Social Stress, Problem-Solving Deficits Contribute to Suicide Risk for Teen Girls

The following is excerpted from an online article posted by MedicalXpress.

Teen girls who have greater difficulty effectively solving interpersonal problems when they experience social stress and those who experience more interpersonal stress in their lives are at greater risk of suicidal behavior suggests research published by the American Psychological Association.

Suicide is the second-leading cause of death among teens, and rates of suicidal behavior are particularly high among girls. Previous research has found that interpersonal stressors—such as conflict with peers, friends and family—are related to suicidal behavior. Some theories of suicidal behavior suggest that poor social problem-solving skills may contribute to the link, possibly because teens with poorer social problem-solving skills are more likely to see suicide as a viable solution to their distress when they feel they’ve exhausted other options.

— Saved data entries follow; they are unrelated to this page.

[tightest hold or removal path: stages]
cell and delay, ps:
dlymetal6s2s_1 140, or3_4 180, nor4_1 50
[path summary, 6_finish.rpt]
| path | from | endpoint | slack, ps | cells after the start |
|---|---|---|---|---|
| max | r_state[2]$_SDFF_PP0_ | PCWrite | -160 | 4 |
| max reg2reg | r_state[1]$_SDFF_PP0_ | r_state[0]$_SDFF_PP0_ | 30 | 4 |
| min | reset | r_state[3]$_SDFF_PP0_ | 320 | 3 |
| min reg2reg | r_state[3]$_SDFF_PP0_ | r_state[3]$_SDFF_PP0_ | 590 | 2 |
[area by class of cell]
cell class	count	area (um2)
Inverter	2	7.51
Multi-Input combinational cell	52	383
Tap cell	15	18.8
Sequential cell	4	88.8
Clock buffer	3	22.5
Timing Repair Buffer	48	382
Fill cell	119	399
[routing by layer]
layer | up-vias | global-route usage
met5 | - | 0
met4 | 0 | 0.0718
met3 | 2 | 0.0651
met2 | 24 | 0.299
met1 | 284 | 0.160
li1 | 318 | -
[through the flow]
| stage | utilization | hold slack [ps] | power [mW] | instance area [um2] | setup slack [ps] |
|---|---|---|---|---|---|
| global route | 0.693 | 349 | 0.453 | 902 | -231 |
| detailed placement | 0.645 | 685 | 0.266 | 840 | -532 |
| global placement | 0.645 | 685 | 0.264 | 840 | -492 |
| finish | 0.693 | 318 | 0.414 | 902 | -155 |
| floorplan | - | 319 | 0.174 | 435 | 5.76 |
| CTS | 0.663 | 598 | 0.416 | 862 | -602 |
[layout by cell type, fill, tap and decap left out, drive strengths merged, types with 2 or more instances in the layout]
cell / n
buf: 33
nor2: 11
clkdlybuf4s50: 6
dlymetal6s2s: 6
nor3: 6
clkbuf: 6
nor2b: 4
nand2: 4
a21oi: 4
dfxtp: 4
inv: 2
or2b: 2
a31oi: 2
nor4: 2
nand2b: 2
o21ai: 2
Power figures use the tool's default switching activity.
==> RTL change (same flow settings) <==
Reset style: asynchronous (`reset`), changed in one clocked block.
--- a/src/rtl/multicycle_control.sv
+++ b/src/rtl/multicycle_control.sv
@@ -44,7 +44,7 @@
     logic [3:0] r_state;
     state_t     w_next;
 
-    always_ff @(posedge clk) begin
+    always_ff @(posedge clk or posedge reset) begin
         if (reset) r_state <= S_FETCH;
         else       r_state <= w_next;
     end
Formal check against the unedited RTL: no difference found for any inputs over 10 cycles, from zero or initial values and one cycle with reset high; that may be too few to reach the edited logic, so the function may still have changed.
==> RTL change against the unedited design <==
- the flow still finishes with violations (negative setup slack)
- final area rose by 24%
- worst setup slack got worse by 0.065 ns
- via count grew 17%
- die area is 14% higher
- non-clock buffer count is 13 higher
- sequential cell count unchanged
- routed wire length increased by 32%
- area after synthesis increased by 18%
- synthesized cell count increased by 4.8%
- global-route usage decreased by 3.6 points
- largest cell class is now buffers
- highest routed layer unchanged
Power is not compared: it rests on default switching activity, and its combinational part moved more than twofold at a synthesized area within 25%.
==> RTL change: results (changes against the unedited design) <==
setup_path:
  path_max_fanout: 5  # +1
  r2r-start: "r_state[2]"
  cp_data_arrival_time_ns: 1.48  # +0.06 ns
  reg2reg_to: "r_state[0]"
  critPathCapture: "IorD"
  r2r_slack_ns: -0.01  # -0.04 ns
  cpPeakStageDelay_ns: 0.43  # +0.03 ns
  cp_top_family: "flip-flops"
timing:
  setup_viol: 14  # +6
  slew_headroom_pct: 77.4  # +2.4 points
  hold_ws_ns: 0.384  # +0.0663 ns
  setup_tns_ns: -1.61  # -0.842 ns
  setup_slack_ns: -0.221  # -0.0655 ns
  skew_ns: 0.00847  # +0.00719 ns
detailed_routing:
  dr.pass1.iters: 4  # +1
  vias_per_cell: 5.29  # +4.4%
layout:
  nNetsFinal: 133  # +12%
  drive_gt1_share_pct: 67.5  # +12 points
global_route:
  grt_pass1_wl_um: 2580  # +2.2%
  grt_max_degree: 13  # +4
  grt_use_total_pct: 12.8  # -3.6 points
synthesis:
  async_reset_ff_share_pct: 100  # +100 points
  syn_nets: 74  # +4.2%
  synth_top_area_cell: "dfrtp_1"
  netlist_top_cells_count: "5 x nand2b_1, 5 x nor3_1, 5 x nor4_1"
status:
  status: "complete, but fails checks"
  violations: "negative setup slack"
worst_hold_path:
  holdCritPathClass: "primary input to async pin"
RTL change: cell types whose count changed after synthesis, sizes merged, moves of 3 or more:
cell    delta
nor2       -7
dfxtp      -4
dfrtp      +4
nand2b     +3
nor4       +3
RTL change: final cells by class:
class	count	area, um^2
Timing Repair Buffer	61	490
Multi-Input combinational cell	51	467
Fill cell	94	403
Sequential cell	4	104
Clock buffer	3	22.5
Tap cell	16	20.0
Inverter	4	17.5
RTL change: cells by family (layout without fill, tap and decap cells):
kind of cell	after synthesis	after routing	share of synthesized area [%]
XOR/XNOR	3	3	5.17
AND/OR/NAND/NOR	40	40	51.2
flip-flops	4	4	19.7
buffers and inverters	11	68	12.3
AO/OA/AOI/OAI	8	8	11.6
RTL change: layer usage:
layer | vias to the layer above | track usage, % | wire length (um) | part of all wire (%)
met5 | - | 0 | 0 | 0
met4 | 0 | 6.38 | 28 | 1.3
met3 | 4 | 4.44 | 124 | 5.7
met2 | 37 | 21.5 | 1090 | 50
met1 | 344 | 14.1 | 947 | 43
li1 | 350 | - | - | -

The current study aimed to test these associations by considering both experimentally simulated and real-world measures of social stress. The research, “Social Problem-Solving and Suicidal Behavior in Adolescent Girls: A Prospective Examination of Proximal and Distal Social Stress-Related Risk Factors,” was published online May 25 in the Journal of Psychopathology and Clinical Science.

Participants were 185 girls ages 12 to 17 who had experienced some mental health concerns in the past two years.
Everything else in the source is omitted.